The elimination of recess in many schools surely hasn’t helped in the race to obesity that infects our culture. I would have been devastated in grade school without recess; one of the few things in school I looked forward to and one that helped me expend excess energy in an approved fashion. Running around the playground three times a day burned up any calories that  may have been consumed at breakfast and lunch; the streaks of sweat and dirt dripping down our sideburns, sweat and dirt necklaces, and rings of dirt under our arms told a story; fat was not welcome on these bodies and we were stinky. Tag, dodge ball, kick ball and even jump rope all ensured that we would receive more than the exercise we needed. To top it off; I usually threw half of my lunch in the trash in order be first on the playground and all that went with that honor.
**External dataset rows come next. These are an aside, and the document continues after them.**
**src/hw/acs_pkg.sv**
```systemverilog
package acs_pkg;

  // Register byte offsets
  localparam logic [7:0] OFF_MODE      = 8'h00;
  localparam logic [7:0] OFF_CHAN_EN   = 8'h04;
  localparam logic [7:0] OFF_CHOP_EN   = 8'h08;
  localparam logic [7:0] OFF_CONV_STAT = 8'h0C;
  localparam logic [7:0] OFF_INT_STAT  = 8'h10;
  localparam logic [7:0] OFF_INT_MASK  = 8'h14;
  localparam logic [7:0] OFF_CONV_TIME = 8'h20;
  localparam logic [7:0] OFF_DATA      = 8'h40;
  localparam logic [7:0] OFF_CHAN_STAT = 8'h60;

  // Mode register fields
  localparam int MODE_CONT_BIT   = 0;
  localparam int MODE_START_BIT  = 1;
  localparam int MODE_CH_LSB     = 4;
  localparam int MODE_CLAMP_BIT  = 8;
  localparam int MODE_RDYALL_BIT = 9;
  localparam int MODE_BIPOL_BIT  = 10;

  // Channel status fields
  localparam int CHST_READY_BIT = 0;
  localparam int CHST_SIGN_BIT  = 1;
  localparam int CHST_OVR_BIT   = 2;
  localparam int CHST_CH_LSB    = 4;

  // Converter status busy flag position
  localparam int CSTAT_BUSY_BIT = 16;

  // Interrupt event positions
  localparam int EV_DONE    = 0;
  localparam int EV_OVR     = 1;
  localparam int EV_DISCARD = 2;
  localparam int EV_W       = 3;

  // Reset values
  localparam logic [31:0] MODE_RST      = 32'h0000_0000;
  localparam logic [7:0]  CHAN_EN_RST   = 8'h01;
  localparam logic [7:0]  CHOP_EN_RST   = 8'h00;
  localparam logic [7:0]  CONV_TIME_RST = 8'h10;

  // Phase lengths in master-clock cycles
  localparam logic [15:0] SETTLE_FIRST = 16'h002B;
  localparam logic [15:0] SETTLE_CHOP  = 16'h002A;
  localparam logic [15:0] SCALE_CYC    = 16'h00A3;
  localparam logic [15:0] SAMP_MIN     = 16'h0002;

  // Coding constants
  localparam logic [15:0] CODE_ZERO = 16'h0000;
  localparam logic [15:0] CODE_ONES = 16'hFFFF;
  localparam logic signed [18:0] BIPOLAR_OFS = 19'sh08000;
  localparam logic signed [18:0] UNIPOLAR_MAX = 19'sh0FFFF;

  typedef enum logic [2:0] {
    ACS_IDLE, ACS_SETTLE1, ACS_SAMP1, ACS_SETTLE2, ACS_SAMP2, ACS_SCALE
  } acs_state_t;

endpackage

```
**src/hw/acs_code_if.sv**
```systemverilog
`timescale 1ns/100ps
`default_nettype none
interface acs_code_if;
  logic signed [18:0] raw;
  logic               bipolar;
  logic               clamp;
  logic        [15:0] code;
  logic               sign;
  logic               overrange_flag;

  modport coder (input raw, input bipolar, input clamp,
                 output code, output sign, output overrange_flag);
  modport seq   (output raw, output bipolar, output clamp,
                 input code, input sign, input overrange_flag);
endinterface
`default_nettype wire

```
**src/hw/acs_coder.sv**
```systemverilog
`timescale 1ns/100ps
`default_nettype none
module acs_coder (
  acs_code_if.coder cif
);
  logic signed [18:0] shifted;
  logic               below;
  logic               above;

  // Output coding with optional clamping
  always_comb begin
    shifted = cif.raw + acs_pkg::BIPOLAR_OFS;
    cif.sign = cif.raw < 0;
    if (cif.bipolar) begin
      below = shifted < 0;
      above = shifted > acs_pkg::UNIPOLAR_MAX;
    end else begin
      below = cif.raw < 0;
      above = cif.raw > acs_pkg::UNIPOLAR_MAX;
    end
    cif.overrange_flag = below | above;
    if (cif.clamp && below) begin
      cif.code = acs_pkg::CODE_ZERO;
    end else if (cif.clamp && above) begin
      cif.code = acs_pkg::CODE_ONES;
    end else if (!cif.bipolar && below) begin
      cif.code = acs_pkg::CODE_ZERO;
    end else if (cif.bipolar) begin
      cif.code = shifted[15:0];
    end else begin
      cif.code = cif.raw[15:0];
    end
  end
endmodule
`default_nettype wire

```
**src/hw/acs_top.sv**
```systemverilog
// Design decisions made here: the register addresses and the AHB-Lite slave port.
`timescale 1ns/100ps
`default_nettype none
// Overview of operation
// - Chopped cycle opens with 43 or 44 cycles of settling.
// - Sampling length comes from the channel filter_word.
// - Chopped: 42 more settling cycles, then sampling with reversed input.
// - 163-cycle scaling averages, codes and writes the data register.
// - Unchopped: one settle of 43/44, one sampling, 163-cycle scaling.
// - Ready pin forced high throughout every scaling phase.
// - Completion sets converter and channel ready bits, pin goes low (in all-enabled mode only once every enabled channel is ready).
// - Continuous mode moves straight on to the next enabled channel.
// - Conversion time and chopping held and applied per channel.
// - Modulator clock runs at half the master clock.
// - Clamp set: out-of-range result forced to all zeros or all ones.
// - Clamp clear: out-of-range results wrap, unipolar negatives give 0x0000; sign and overrange decode.
// - Overrange flag computed digitally from the result.
// - Bipolar coding: zero 0x8000, +FS 0xFFFF, -FS 0x0000, wraps.
// - Unipolar coding: zero 0x0000, FS 0xFFFF, negatives give 0x0000.
// - Reading a channel data register clears its ready bit.
// - Ready pin low on any unread data, or all enabled when selected.
// - Result finishing during a read of its own channel's data register is discarded.
module acs_top #(
  parameter int NCH = 8
) (
  input  wire logic               hclk,
  input  wire logic               hresetn,
  input  wire logic               hsel,
  input  wire logic [31:0]        haddr,
  input  wire logic [1:0]         htrans,
  input  wire logic               hwrite,
  input  wire logic [2:0]         hsize,
  input  wire logic [31:0]        hwdata,
  input  wire logic               hready,
  output logic      [31:0]        hrdata,
  output logic                    hreadyout,
  output logic                    hresp,
  input  wire logic signed [17:0] filt_data,
  output logic                    mod_clk,
  output logic      [2:0]         mux_channel,
  output logic                    chop_invert,
  output logic                    sampling,
  output logic                    ready_n,
  output logic                    irq
);

  localparam int CW  = 3;
  localparam int EVW = acs_pkg::EV_W;

  acs_code_if cif ();
  acs_pkg::acs_state_t state_ff;
  acs_pkg::acs_state_t nxt_state;
  logic [15:0]        cnt_ff;
  logic [15:0]        nxt_cnt;
  logic [CW-1:0]      ch_ff;
  logic [CW-1:0]      nxt_ch;
  logic               mod_ph_ff;
  logic               last_cyc;
  logic               done;
  logic               chop_cur;
  logic signed [17:0] samp_a_ff;
  logic signed [18:0] avg_ff;
  logic [31:0]        mode_ff;
  logic [7:0]         chan_en_ff;
  logic [7:0]         chop_en_ff;
  logic [7:0]         conv_time_ff [NCH];
  logic [15:0]        data_ff [NCH];
  logic [NCH-1:0]     rdy_ff;
  logic [NCH-1:0]     sign_ff;
  logic [NCH-1:0]     ovr_ff;
  logic [EVW-1:0]     int_stat_ff;
  logic [EVW-1:0]     int_mask_ff;
  logic [EVW-1:0]     ev;
  logic               wr_pend_ff;
  logic [7:0]         waddr_ff;
  logic [31:0]        hrdata_ff;
  logic [31:0]        rd_val;
  logic               acc;
  logic               rd_acc;
  logic               rd_data_hit;
  logic [CW-1:0]      a_ch;
  logic               mode_wr;
  logic               discard;
  logic [NCH-1:0]     en_mask;
  logic               rdy_lvl;

  // Sampling length from the filter word, never below two cycles
  function automatic logic [15:0] samp_len(input logic [7:0] fw);
    samp_len = 16'({fw, 1'b0}) + acs_pkg::SAMP_MIN;
  endfunction
  // Next enabled channel after cur, wrapping; cur if none enabled
  function automatic logic [CW-1:0] next_ch(input logic [CW-1:0] cur,
                                            input logic [NCH-1:0] en);
    logic [CW-1:0] c;
    next_ch = cur;
    for (int i = 1; i <= NCH; i++) begin
      c = CW'((int'(cur) + i) % NCH);
      if (en[c] && next_ch == cur) begin
        next_ch = c;
      end
    end
  endfunction
  // Register-window decode helpers
  function automatic logic in_win(input logic [7:0] a,
                                  input logic [7:0] base);
    in_win = a[7:5] == base[7:5] && int'(a[4:2]) < NCH;
  endfunction
  // AHB-Lite access qualification
  assign acc     = hsel && htrans[1] && hready;
  assign rd_acc  = acc && !hwrite;
  assign a_ch    = haddr[4:2];
  assign rd_data_hit = rd_acc && in_win(haddr[7:0], acs_pkg::OFF_DATA);
  assign mode_wr = wr_pend_ff && waddr_ff == acs_pkg::OFF_MODE;
  assign hreadyout = 1'b1;
  assign hresp     = 1'b0;
  assign hrdata    = hrdata_ff;
  assign en_mask  = chan_en_ff[NCH-1:0];
  assign chop_cur = chop_en_ff[ch_ff];
  assign last_cyc = cnt_ff == 16'h0000;
  assign done     = state_ff == acs_pkg::ACS_SCALE && last_cyc;
  assign discard  = done && rd_data_hit && a_ch == ch_ff;
  // Coder hookup
  assign cif.raw     = avg_ff;
  assign cif.bipolar = mode_ff[acs_pkg::MODE_BIPOL_BIT];
  assign cif.clamp   = mode_ff[acs_pkg::MODE_CLAMP_BIT];
  acs_coder u_coder (
    .cif (cif)
  );
  // Modulator clock at half rate
  always_ff @(posedge hclk or negedge hresetn) begin
    if (!hresetn) begin
      mod_ph_ff <= 1'b0;
    end else begin
      mod_ph_ff <= ~mod_ph_ff;
    end
  end

  // Phase sequencing
  always_comb begin
    nxt_state = state_ff;
    nxt_cnt   = last_cyc ? cnt_ff : cnt_ff - 16'h0001;
    nxt_ch    = ch_ff;
    case (state_ff)
      acs_pkg::ACS_IDLE: begin
        nxt_cnt = 16'h0000;
      end
      acs_pkg::ACS_SETTLE1: begin
        if (last_cyc) begin
          nxt_state = acs_pkg::ACS_SAMP1;
          nxt_cnt   = samp_len(conv_time_ff[ch_ff]) - 16'h0001;
        end
      end
      acs_pkg::ACS_SAMP1: begin
        if (last_cyc && chop_cur) begin
          nxt_state = acs_pkg::ACS_SETTLE2;
          nxt_cnt   = acs_pkg::SETTLE_CHOP - 16'h0001;
        end else if (last_cyc) begin
          nxt_state = acs_pkg::ACS_SCALE;
          nxt_cnt   = acs_pkg::SCALE_CYC - 16'h0001;
        end
      end
      acs_pkg::ACS_SETTLE2: begin
        if (last_cyc) begin
          nxt_state = acs_pkg::ACS_SAMP2;
          nxt_cnt   = samp_len(conv_time_ff[ch_ff]) - 16'h0001;
        end
      end
      acs_pkg::ACS_SAMP2: begin
        if (last_cyc) begin
          nxt_state = acs_pkg::ACS_SCALE;
          nxt_cnt   = acs_pkg::SCALE_CYC - 16'h0001;
        end
      end
      acs_pkg::ACS_SCALE: begin
        if (last_cyc && mode_ff[acs_pkg::MODE_CONT_BIT]) begin
          nxt_ch    = next_ch(ch_ff, en_mask);
          nxt_state = acs_pkg::ACS_SETTLE1;
          nxt_cnt   = acs_pkg::SETTLE_FIRST - 16'h0001
                      + 16'(mod_ph_ff);
        end else if (last_cyc) begin
          nxt_state = acs_pkg::ACS_IDLE;
        end
      end
      default: begin
        nxt_state = acs_pkg::ACS_IDLE;
      end
    endcase
    // A mode write with start bit launches a fresh cycle
    if (mode_wr && hwdata[acs_pkg::MODE_START_BIT]) begin
      nxt_ch    = hwdata[acs_pkg::MODE_CH_LSB +: CW];
      nxt_state = acs_pkg::ACS_SETTLE1;
      nxt_cnt   = acs_pkg::SETTLE_FIRST - 16'h0001
                  + 16'(mod_ph_ff);
    end else if (mode_wr) begin
      nxt_state = acs_pkg::ACS_IDLE;
    end
  end

  always_ff @(posedge hclk or negedge hresetn) begin
    if (!hresetn) begin
      state_ff <= acs_pkg::ACS_IDLE;
      cnt_ff   <= 16'h0000;
      ch_ff    <= '0;
    end else begin
      state_ff <= nxt_state;
      cnt_ff   <= nxt_cnt;
      ch_ff    <= nxt_ch;
    end
  end
  // Filter results captured at the end of each sampling phase
  always_ff @(posedge hclk or negedge hresetn) begin
    if (!hresetn) begin
      samp_a_ff <= '0;
      avg_ff    <= '0;
    end else begin
      if (state_ff == acs_pkg::ACS_SAMP1 && last_cyc) begin
        samp_a_ff <= filt_data;
      end
      if (state_ff == acs_pkg::ACS_SAMP1 && last_cyc && !chop_cur) begin
        avg_ff <= 19'(filt_data);
      end else if (state_ff == acs_pkg::ACS_SAMP2 && last_cyc) begin
        avg_ff <= (19'(samp_a_ff) + 19'(filt_data)) >>> 1;
      end
    end
  end
  // Link-side status outputs
  assign mux_channel = 3'(ch_ff);
  assign mod_clk     = mod_ph_ff;
  assign chop_invert = state_ff == acs_pkg::ACS_SETTLE2
                       || state_ff == acs_pkg::ACS_SAMP2;
  assign sampling    = state_ff == acs_pkg::ACS_SAMP1
                       || state_ff == acs_pkg::ACS_SAMP2;
  // Data and channel status update at cycle completion
  always_ff @(posedge hclk or negedge hresetn) begin
    if (!hresetn) begin
      for (int i = 0; i < NCH; i++) begin
        data_ff[i] <= 16'h0000;
      end
      sign_ff <= '0;
      ovr_ff  <= '0;
    end else if (done && !discard) begin
      data_ff[ch_ff] <= cif.code;
      sign_ff[ch_ff] <= cif.sign;
      ovr_ff[ch_ff]  <= cif.overrange_flag;
    end
  end

  // Ready bits: set on completion, cleared by read, scale or mode write
  always_ff @(posedge hclk or negedge hresetn) begin
    if (!hresetn) begin
      rdy_ff <= '0;
    end else begin
      for (int i = 0; i < NCH; i++) begin
        if (done && !discard && ch_ff == CW'(i)) begin
          rdy_ff[i] <= 1'b1;
        end else if (mode_wr) begin
          rdy_ff[i] <= 1'b0;
        end else if (rd_data_hit && a_ch == CW'(i)) begin
          rdy_ff[i] <= 1'b0;
        end else if (state_ff == acs_pkg::ACS_SCALE && ch_ff == CW'(i)) begin
          rdy_ff[i] <= 1'b0;
        end
      end
    end
  end

  // Ready pin function
  always_comb begin
    if (mode_ff[acs_pkg::MODE_RDYALL_BIT]) begin
      rdy_lvl = |en_mask && (rdy_ff & en_mask) == en_mask;
    end else begin
      rdy_lvl = |rdy_ff;
    end
    ready_n = state_ff == acs_pkg::ACS_SCALE || !rdy_lvl;
  end

  // Configuration registers
  always_ff @(posedge hclk or negedge hresetn) begin
    if (!hresetn) begin
      mode_ff    <= acs_pkg::MODE_RST;
      chan_en_ff <= acs_pkg::CHAN_EN_RST;
      chop_en_ff <= acs_pkg::CHOP_EN_RST;
      int_mask_ff <= '0;
      for (int i = 0; i < NCH; i++) begin
        conv_time_ff[i] <= acs_pkg::CONV_TIME_RST;
      end
    end else if (wr_pend_ff) begin
      if (waddr_ff == acs_pkg::OFF_MODE) begin
        mode_ff <= hwdata & ~(32'h1 << acs_pkg::MODE_START_BIT);
      end else if (waddr_ff == acs_pkg::OFF_CHAN_EN) begin
        chan_en_ff <= hwdata[7:0];
      end else if (waddr_ff == acs_pkg::OFF_CHOP_EN) begin
        chop_en_ff <= hwdata[7:0];
      end else if (waddr_ff == acs_pkg::OFF_INT_MASK) begin
        int_mask_ff <= hwdata[EVW-1:0];
      end else if (in_win(waddr_ff, acs_pkg::OFF_CONV_TIME)) begin
        conv_time_ff[waddr_ff[4:2]] <= hwdata[7:0];
      end
    end
  end

  // Sticky interrupt status, set wins over write-one clear
  assign ev[acs_pkg::EV_DONE]    = done && !discard;
  assign ev[acs_pkg::EV_OVR]     = done && !discard && cif.overrange_flag;
  assign ev[acs_pkg::EV_DISCARD] = discard;

  always_ff @(posedge hclk or negedge hresetn) begin
    if (!hresetn) begin
      int_stat_ff <= '0;
    end else begin
      if (wr_pend_ff && waddr_ff == acs_pkg::OFF_INT_STAT) begin
        int_stat_ff <= (int_stat_ff & ~hwdata[EVW-1:0]) | ev;
      end else begin
        int_stat_ff <= int_stat_ff | ev;
      end
    end
  end

  assign irq = |(int_stat_ff & int_mask_ff);

  // Read multiplexer for the address phase
  always_comb begin
    rd_val = 32'h0000_0000;
    if (haddr[7:0] == acs_pkg::OFF_MODE) begin
      rd_val = mode_ff;
    end else if (haddr[7:0] == acs_pkg::OFF_CHAN_EN) begin
      rd_val[7:0] = chan_en_ff;
    end else if (haddr[7:0] == acs_pkg::OFF_CHOP_EN) begin
      rd_val[7:0] = chop_en_ff;
    end else if (haddr[7:0] == acs_pkg::OFF_CONV_STAT) begin
      rd_val[NCH-1:0] = rdy_ff;
      rd_val[acs_pkg::CSTAT_BUSY_BIT] = state_ff != acs_pkg::ACS_IDLE;
    end else if (haddr[7:0] == acs_pkg::OFF_INT_STAT) begin
      rd_val[EVW-1:0] = int_stat_ff;
    end else if (haddr[7:0] == acs_pkg::OFF_INT_MASK) begin
      rd_val[EVW-1:0] = int_mask_ff;
    end else if (in_win(haddr[7:0], acs_pkg::OFF_CONV_TIME)) begin
      rd_val[7:0] = conv_time_ff[a_ch];
    end else if (in_win(haddr[7:0], acs_pkg::OFF_DATA)) begin
      rd_val[15:0] = data_ff[a_ch];
    end else if (in_win(haddr[7:0], acs_pkg::OFF_CHAN_STAT)) begin
      rd_val[acs_pkg::CHST_READY_BIT] = rdy_ff[a_ch];
      rd_val[acs_pkg::CHST_SIGN_BIT]  = sign_ff[a_ch];
      rd_val[acs_pkg::CHST_OVR_BIT]   = ovr_ff[a_ch];
      rd_val[acs_pkg::CHST_CH_LSB +: CW] = a_ch;
    end
  end

  // Bus address phase capture and registered read data
  always_ff @(posedge hclk or negedge hresetn) begin
    if (!hresetn) begin
      wr_pend_ff <= 1'b0;
      waddr_ff   <= 8'h00;
      hrdata_ff  <= 32'h0000_0000;
    end else begin
      wr_pend_ff <= acc && hwrite;
      if (acc) begin
        waddr_ff <= haddr[7:0];
      end
      if (rd_acc) begin
        hrdata_ff <= rd_val;
      end
    end
  end

endmodule
`default_nettype wire

```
I could add many other possible reasons for the obesity epidemic that we now face; Sam’s Club, technology, 150 television channels, video games, fast food, selective breeding, and others, but I think I finally figured out why America is fat. When all of us “baby boomers” were kids, the government of China (Mao Tse-tung specifically) made it a point to starve most of its citizens, especially the children; or so we were taught. Between 1959 and 1961 an estimated 40 million Chinese died of starvation. This information filtered down to the moms and dads in America and they used it as an object lesson for all of us who were kids at the time. “You have to eat everything on your plate (I even had to eat the slaw and beef liver on my plate). There are starving children in China” was a mantra that was pounded into our heads relentlessly. (How my eating or not eating everything on my plate affected the kids in China still confounds me to this day.)

So you see, we were taught at a young age that we had to eat everything on our plate, and as the plates and portions grew, we grew correspondingly. Why is America fat today? I think the answer is obvious; Mao Tse-tung. And like the starving children in China, we too have swollen and distended bellies; only for an entirely different reason.